Improving containers library

Milan Straka fox at ucw.cz
Wed Mar 3 11:30:47 EST 2010


Hi Axel,

<snip>

> In the context of program analysis, one tracks a lot of information  
> about the state of a program at a given program point. This state is  
> propagated around loops and conditionals. The implicit sharing of nodes 
> in functional data structures are very well suited for this.
>
> However, whenever two states need to be joined at the loop head or at  
> the end of a conditional, the two trees that represent the state need to 
> be joined by performing some sort of join operation on each element of a 
> tree. For all sensible domains a `join` a = a. Given that a loop or 
> branch of a conditional usually touches only few variables, it is  
> prudent not to perform the join operation on all elements of the tree.  
> Instead, a tree-difference operation is required that traverses the two 
> trees to be joined and calculates the difference between them. In  
> particular, whenever two references are, in fact, the same pointer, the 
> subtree does not need to be considered. This way, a join between two 
> trees of size n reduces to joining only m elements where m is the  
> maximum number of elements in each tree. This is a tremendous win for n 
> >> m.

Any easy way of comparing pointers?

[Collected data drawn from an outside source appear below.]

[config.mk]
export PLATFORM = sky130hd
export DESIGN_NAME = amcg_top
export DESIGN_NICKNAME = d
export VERILOG_FILES = /design/src/rtl/amcg_pkg.sv /design/src/rtl/amcg_top.sv /design/src/rtl/amcg_sync.sv
export SDC_FILE = /design/constraint.sdc
export NUM_CORES = 1
export LEC_CHECK = 0
export ABC_AREA = 1
export BUFFER_PORTS_ARGS = -buffer_cell sky130_fd_sc_hd__buf_4
export CELL_PAD_IN_SITES_DETAIL_PLACEMENT = 0
export CELL_PAD_IN_SITES_GLOBAL_PLACEMENT = 1
export CORE_MARGIN = 3
export CORE_UTILIZATION = 45
export DETAILED_ROUTE_END_ITERATION = 6
export GPL_TIMING_DRIVEN = 0
export PLACE_DENSITY = 0.87
export SLEW_MARGIN = 30
export SYNTH_ARGS = -nofsm -noshare
export SYNTH_HDL_FRONTEND = slang
export SYNTH_SLANG_ARGS = --single-unit
[constraint.sdc]
create_clock -name ref_clk -period 9.2 [get_ports ref_clk]
set_clock_uncertainty 0.15 [all_clocks]
set_input_delay 0.46 -clock ref_clk [delete_from_list [all_inputs] [get_ports ref_clk]]
set_output_delay 0.46 -clock ref_clk [all_outputs]
set_load 0.01 [all_outputs]
[src/rtl/amcg_pkg.sv]
package amcg_pkg;

	// ------------------------------------------------------------
	// register map
	// ------------------------------------------------------------
	localparam logic [7:0] CTRL_ADDR = 8'h3a;
	localparam int OVR_BIT = 7;
	localparam int CODE_LSB = 4;
	localparam int CODE_W = 3;
	localparam logic [3:0] CTRL_RESET = 4'h0;
	localparam logic [3:0] CTRL_LOW_READ = 4'h0;
	localparam logic [7:0] UNMAPPED_READ = 8'h00;

	// ------------------------------------------------------------
	// multiplier as a shift: 0 = x1, 1 = x2, 2 = x4
	// ------------------------------------------------------------
	localparam logic [1:0] SHIFT_DEFAULT = 2'h1;
	localparam logic [1:0] SHIFT_MAX = 2'h2;

	// ------------------------------------------------------------
	// timing
	// ------------------------------------------------------------
	localparam int REF_CLK_MHZ = 250;
	localparam int CNT_W = 10;
	// bit clock considered lost after this long without a rising edge
	localparam int BCLK_LOSS_NS = 2000;
	localparam int BCLK_LOSS_CYC = BCLK_LOSS_NS * REF_CLK_MHZ / 1000;
	// bit clock band edges, as longest period of the band above
	localparam int BAND1_KHZ = 2000;
	localparam int BAND2_KHZ = 4000;
	localparam int BAND3_KHZ = 8000;
	localparam int BAND1_CYC = REF_CLK_MHZ * 1000 / BAND1_KHZ;
	localparam int BAND2_CYC = REF_CLK_MHZ * 1000 / BAND2_KHZ;
	localparam int BAND3_CYC = REF_CLK_MHZ * 1000 / BAND3_KHZ;

	// ------------------------------------------------------------
	// types
	// ------------------------------------------------------------
	typedef enum logic [2:0] {
		ST_OFF = 3'b001,
		ST_MEAS = 3'b010,
		ST_RUN = 3'b100
	} amcg_state_e;

	typedef struct packed {
		logic [7:0] addr;
		logic [7:0] wdata;
		logic wr;
		logic rd;
	} amcg_reg_req_s;

endpackage

[src/rtl/amcg_top.sv]
module amcg_top #(
	parameter int CNT_W = amcg_pkg::CNT_W
) (
	// clock and reset
	input wire logic ref_clk,
	input wire logic resetn,
	input wire logic clk_en,
	// register access from the serial control bus
	input wire amcg_pkg::amcg_reg_req_s reg_req,
	output logic [7:0] reg_rdata,
	// audio
	input wire logic i2s_bclk,
	input wire logic audio_pll_en,
	output logic mclk_out
);

	localparam logic [CNT_W-1:0] LOSS =
		CNT_W'(amcg_pkg::BCLK_LOSS_CYC);

	// ------------------------------------------------------------
	// decoding helpers
	// ------------------------------------------------------------
	function automatic logic [1:0] band_of(input logic [CNT_W-1:0] p);
		logic [1:0] b;
		b = 2'h3;
		if (p > CNT_W'(amcg_pkg::BAND1_CYC))
			b = 2'h0;
		else if (p > CNT_W'(amcg_pkg::BAND2_CYC))
			b = 2'h1;
		else if (p > CNT_W'(amcg_pkg::BAND3_CYC))
			b = 2'h2;
		return b;
	endfunction

	// code names an absolute band; the shift is its distance from the
	// bit clock band, clamped to the x1..x4 range the divider supports
	function automatic logic [1:0] shift_of(input logic [3:0] c,
			input logic [CNT_W-1:0] p);
		logic [3:0] code;
		logic [3:0] band;
		logic [1:0] s;
		code = {1'b0, c[2:0]};
		band = {2'b00, band_of(p)};
		s = amcg_pkg::SHIFT_DEFAULT;
		if (c[3]) begin
			if (code <= band)
				s = 2'h0;
			else if (code - band >= 4'(amcg_pkg::SHIFT_MAX))
				s = amcg_pkg::SHIFT_MAX;
			else
				s = 2'(code - band);
		end
		return s;
	endfunction

	function automatic logic [CNT_W-1:0] half_of(input logic [CNT_W-1:0] p,
			input logic [1:0] s);
		logic [CNT_W-1:0] h;
		h = p >> (s + 2'h1);
		if (h == '0)
			h = CNT_W'(1);
		return h;
	endfunction

	// ------------------------------------------------------------
	// control register
	// ------------------------------------------------------------
	logic [3:0] ctrl;
	logic [3:0] next_ctrl;
	logic [7:0] next_reg_rdata;
	logic hit;

	assign hit = (reg_req.addr == amcg_pkg::CTRL_ADDR);

	always_comb begin
		next_ctrl = ctrl;
		next_reg_rdata = reg_rdata;
		if (clk_en) begin
			if (reg_req.wr && hit)
				next_ctrl = reg_req.wdata[amcg_pkg::OVR_BIT -: 4];
			if (reg_req.rd)
				next_reg_rdata = hit ? {ctrl, amcg_pkg::CTRL_LOW_READ}
					: amcg_pkg::UNMAPPED_READ;
		end
	end

	always_ff @(posedge ref_clk) begin
		if (!resetn) begin
			ctrl <= amcg_pkg::CTRL_RESET;
			reg_rdata <= amcg_pkg::UNMAPPED_READ;
		end else begin
			ctrl <= next_ctrl;
			reg_rdata <= next_reg_rdata;
		end
	end

	// ------------------------------------------------------------
	// bit clock sampling and period measurement
	// ------------------------------------------------------------
	logic bclk_s;
	logic bclk_d;
	logic rise;
	logic lost;

	amcg_sync u_bclk_sync (
		.ref_clk(ref_clk),
		.resetn(resetn),
		.clk_en(clk_en),
		.async_in(i2s_bclk),
		.sync_out(bclk_s)
	);

	assign rise = bclk_s && !bclk_d;

	// ------------------------------------------------------------
	// mclk generator
	// ------------------------------------------------------------
	amcg_pkg::amcg_state_e state;
	amcg_pkg::amcg_state_e next_state;
	logic [CNT_W-1:0] cnt;
	logic [CNT_W-1:0] next_cnt;
	logic [CNT_W-1:0] ph;
	logic [CNT_W-1:0] next_ph;
	logic [CNT_W-1:0] half;
	logic [CNT_W-1:0] next_half;
	logic [1:0] cur_sh;
	logic [1:0] next_sh;
	logic [2:0] tog;
	logic [2:0] next_tog;
	logic [2:0] tog_lim;
	logic next_bclk_d;
	logic next_mclk;

	assign lost = (cnt == LOSS);
	// edges in one bit clock period, less the one made at resync
	assign tog_lim = 3'((4'h2 << cur_sh) - 4'h1);

	always_comb begin
		next_state = state;
		next_cnt = cnt;
		next_ph = ph;
		next_half = half;
		next_sh = cur_sh;
		next_tog = tog;
		next_mclk = mclk_out;
		next_bclk_d = bclk_d;
		if (clk_en) begin
			next_bclk_d = bclk_s;
			if (rise)
				next_cnt = CNT_W'(1);
			else if (!lost)
				next_cnt = cnt + CNT_W'(1);
			case (state)
			amcg_pkg::ST_OFF: begin
				next_mclk = 1'b0;
				if (audio_pll_en && rise)
					next_state = amcg_pkg::ST_MEAS;
			end
			amcg_pkg::ST_MEAS: begin
				next_mclk = 1'b0;
				if (!audio_pll_en || lost) begin
					next_state = amcg_pkg::ST_OFF;
				end else if (rise) begin
					next_state = amcg_pkg::ST_RUN;
					next_sh = shift_of(ctrl, cnt);
					next_half = half_of(cnt, shift_of(ctrl, cnt));
					next_mclk = 1'b1;
					next_ph = CNT_W'(1);
					next_tog = 3'h0;
				end
			end
			amcg_pkg::ST_RUN: begin
				if (!audio_pll_en || lost) begin
					next_state = amcg_pkg::ST_OFF;
					next_mclk = 1'b0;
				end else if (rise) begin
					// rate changes only here and on entry from ST_MEAS, on a rising mclk edge
					next_sh = shift_of(ctrl, cnt);
					next_half = half_of(cnt, shift_of(ctrl, cnt));
					next_mclk = 1'b1;
					next_ph = CNT_W'(1);
					next_tog = 3'h0;
				end else if (ph >= half && tog < tog_lim) begin
					next_mclk = !mclk_out;
					next_ph = CNT_W'(1);
					next_tog = tog + 3'h1;
				end else if (ph != LOSS) begin
					next_ph = ph + CNT_W'(1);
				end
			end
			default: begin
				next_state = amcg_pkg::ST_OFF;
				next_mclk = 1'b0;
			end
			endcase
		end
	end

	always_ff @(posedge ref_clk) begin
		if (!resetn) begin
			state <= amcg_pkg::ST_OFF;
			cnt <= '0;
			ph <= '0;
			half <= CNT_W'(1);
			cur_sh <= amcg_pkg::SHIFT_DEFAULT;
			tog <= 3'h0;
			mclk_out <= 1'b0;
			bclk_d <= 1'b0;
		end else begin
			state <= next_state;
			cnt <= next_cnt;
			ph <= next_ph;
			half <= next_half;
			cur_sh <= next_sh;
			tog <= next_tog;
			mclk_out <= next_mclk;
			bclk_d <= next_bclk_d;
		end
	end
endmodule // amcg_top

I mean, if I have something like
Tree a = N | B (Tree a) a (Tree a)
and have (l::Tree a) and (r::Tree a), can I ask about the "physical
equality"?

The join would probably take O(m log n), because an insertion of
1 element changes the whole path to the new element, which is probably
of length O(log n), so log n pointers change in the structure.
You also need this time O(m log n) to construct the new data structure,
surely for small m (one could hope for O(m log (n/m)).